### Your assignment
For the entries below, repeat exactly each line starting with the one that contains "r_key_valid <= 1'b0;" and going on through the one that contains "r_stable <= r_stable;", and no others.

### Stored items from a collection
$ cat src/rtl/keypad_scanner.sv
// 4x4 keypad row scanner with whole-scan debounce and game-input decode.
// Optional build macro KP_GHOST_REJECT_EN: scans with two or more pressed keys decode as no key.
module keypad_scanner #(
    parameter int SCAN_DIV       = 250,
    parameter int DEBOUNCE_SCANS = 4
) (
    input  logic       clk,
    input  logic       reset,
    output logic [3:0] kp_row,
    input  logic [3:0] kp_col,
    output logic [3:0] movement,
    output logic       start,
    output logic [3:0] key_code,
    output logic       key_valid
);

    localparam logic [15:0] DIV_MAX  = 16'(SCAN_DIV - 1);
    localparam logic [3:0]  DEB_MAX  = 4'(DEBOUNCE_SCANS);
    localparam logic [4:0]  KEY_NONE = 5'h10;

    typedef enum logic [0:0] {ST_RELEASED = 1'b0, ST_PRESSED = 1'b1} state_t;

    state_t      r_state, w_state_n;
    logic [15:0] r_div_cnt;
    logic [1:0]  r_row_idx, w_row_next;
    logic [3:0]  r_kp_row, r_scan_key, r_movement, r_key_code;
    logic [1:0]  r_scan_cnt;
    logic [4:0]  r_cand, r_stable;
    logic [3:0]  r_agree;
    logic        r_start, r_key_valid;

    logic        w_sample, w_end_scan, w_accept;
    logic [3:0]  w_pressed, w_prev_key, w_acc_key, w_agree_n;
    logic [2:0]  w_low, w_row_cnt, w_sum;
    logic [1:0]  w_prev_cnt, w_acc_cnt;
    logic [4:0]  w_result, w_cand_n;
    logic [3:0]  w_movement_n, w_key_code_n;
    logic        w_start_n, w_key_valid_n;

    // {hit, column} of the lowest pressed column in the sampled row
    function automatic logic [2:0] lowest_col(input logic [3:0] p);
        logic [2:0] r;
        if (p[0])      r = 3'b100;
        else if (p[1]) r = 3'b101;
        else if (p[2]) r = 3'b110;
        else if (p[3]) r = 3'b111;
        else           r = 3'b000;
        return r;
    endfunction

    function automatic logic [2:0] count_keys(input logic [3:0] p);
        return 3'(p[0]) + 3'(p[1]) + 3'(p[2]) + 3'(p[3]);
    endfunction

    function automatic logic [3:0] decode_move(input logic [4:0] k);
        logic [3:0] m;
        case (k)
            5'd1:    m = 4'b0001;
            5'd9:    m = 4'b0010;
            5'd4:    m = 4'b0100;
            5'd6:    m = 4'b1000;
            default: m = 4'b0000;
        endcase
        return m;
    endfunction

    assign w_sample   = (r_div_cnt == DIV_MAX);
    assign w_end_scan = w_sample && (r_row_idx == 2'd3);
    assign w_row_next = r_row_idx + 2'd1;

    // Fold the current row's columns into the per-scan accumulator and form the scan result
    always_comb begin
        w_pressed = ~kp_col;
        w_low     = lowest_col(w_pressed);
        w_row_cnt = count_keys(w_pressed);
        if (r_row_idx == 2'd0) begin
            w_prev_cnt = 2'd0;
            w_prev_key = 4'd0;
        end else begin
            w_prev_cnt = r_scan_cnt;
            w_prev_key = r_scan_key;
        end
        w_sum = 3'(w_prev_cnt) + w_row_cnt;
        if (w_sum >= 3'd2) w_acc_cnt = 2'd2;
        else               w_acc_cnt = w_sum[1:0];
        if ((w_prev_cnt == 2'd0) && w_low[2]) w_acc_key = {r_row_idx, w_low[1:0]};
        else                                   w_acc_key = w_prev_key;
        if (w_acc_cnt == 2'd0)       w_result = KEY_NONE;
`ifdef KP_GHOST_REJECT_EN
        else if (w_acc_cnt >= 2'd2) w_result = KEY_NONE;
`endif
        else                         w_result = {1'b0, w_acc_key};
    end

    // Debounce candidate tracking and accept decision
    always_comb begin
        if (w_result == r_cand) begin
            w_cand_n = r_cand;
            if (r_agree >= DEB_MAX) w_agree_n = DEB_MAX;
            else                    w_agree_n = r_agree + 4'd1;
        end else begin
            w_cand_n  = w_result;
            w_agree_n = 4'd1;
        end
        w_accept = w_end_scan && (w_agree_n == DEB_MAX) && (w_cand_n != r_stable);
    end

    // Press/release FSM next state and next output values
    always_comb begin
        w_state_n     = r_state;
        w_movement_n  = r_movement;
        w_start_n     = r_start;
        w_key_code_n  = r_key_code;
        w_key_valid_n = 1'b0;
        case (r_state)
            ST_RELEASED: begin
                if (w_accept && !w_cand_n[4]) begin
                    w_state_n     = ST_PRESSED;
                    w_key_valid_n = 1'b1;
                    w_key_code_n  = w_cand_n[3:0];
                    w_movement_n  = decode_move(w_cand_n);
                    w_start_n     = (w_cand_n == 5'd5);
                end else begin
                    w_state_n = ST_RELEASED;
                end
            end
            ST_PRESSED: begin
                if (w_accept && w_cand_n[4]) begin
                    w_state_n    = ST_RELEASED;
                    w_movement_n = 4'b0000;
                    w_start_n    = 1'b0;
                end else if (w_accept) begin
                    w_state_n     = ST_PRESSED;
                    w_key_valid_n = 1'b1;
                    w_key_code_n  = w_cand_n[3:0];
                    w_movement_n  = decode_move(w_cand_n);
                    w_start_n     = (w_cand_n == 5'd5);
                end else begin
                    w_state_n = ST_PRESSED;
                end
            end
            default: w_state_n = ST_RELEASED;
        endcase
    end

    // Row divider, row drive and per-scan accumulator registers
    always_ff @(posedge clk) begin
        if (!reset) begin
            r_div_cnt  <= 16'd0;
            r_row_idx  <= 2'd0;
            r_kp_row   <= 4'b1110;
            r_scan_cnt <= 2'd0;
            r_scan_key <= 4'd0;
        end else if (w_sample) begin
            r_div_cnt  <= 16'd0;
            r_row_idx  <= w_row_next;
            r_kp_row   <= ~(4'b0001 << w_row_next);
            r_scan_cnt <= w_acc_cnt;
            r_scan_key <= w_acc_key;
        end else begin
            r_div_cnt  <= r_div_cnt + 16'd1;
        end
    end

    // Debounce registers, FSM state and registered outputs
    always_ff @(posedge clk) begin
        if (!reset) begin
            r_cand      <= KEY_NONE;
            r_agree     <= 4'd0;
            r_stable    <= KEY_NONE;
            r_state     <= ST_RELEASED;
            r_movement  <= 4'b0000;
            r_start     <= 1'b0;
            r_key_code  <= 4'd0;
            r_key_valid <= 1'b0;
        end else begin
            if (w_end_scan) begin
                r_cand  <= w_cand_n;
                r_agree <= w_agree_n;
            end else begin
                r_cand  <= r_cand;
                r_agree <= r_agree;
            end
            if (w_accept) r_stable <= w_cand_n;
            else          r_stable <= r_stable;
            r_state     <= w_state_n;
            r_movement  <= w_movement_n;
            r_start     <= w_start_n;
            r_key_code  <= w_key_code_n;
            r_key_valid <= w_key_valid_n;
        end
    end

    assign kp_row    = r_kp_row;
    assign movement  = r_movement;
    assign start     = r_start;
    assign key_code  = r_key_code;
    assign key_valid = r_key_valid;

endmodule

### Task answer
            r_key_valid <= 1'b0;
        end else begin
            if (w_end_scan) begin
                r_cand  <= w_cand_n;
                r_agree <= w_agree_n;
            end else begin
                r_cand  <= r_cand;
                r_agree <= r_agree;
            end
            if (w_accept) r_stable <= w_cand_n;
            else          r_stable <= r_stable;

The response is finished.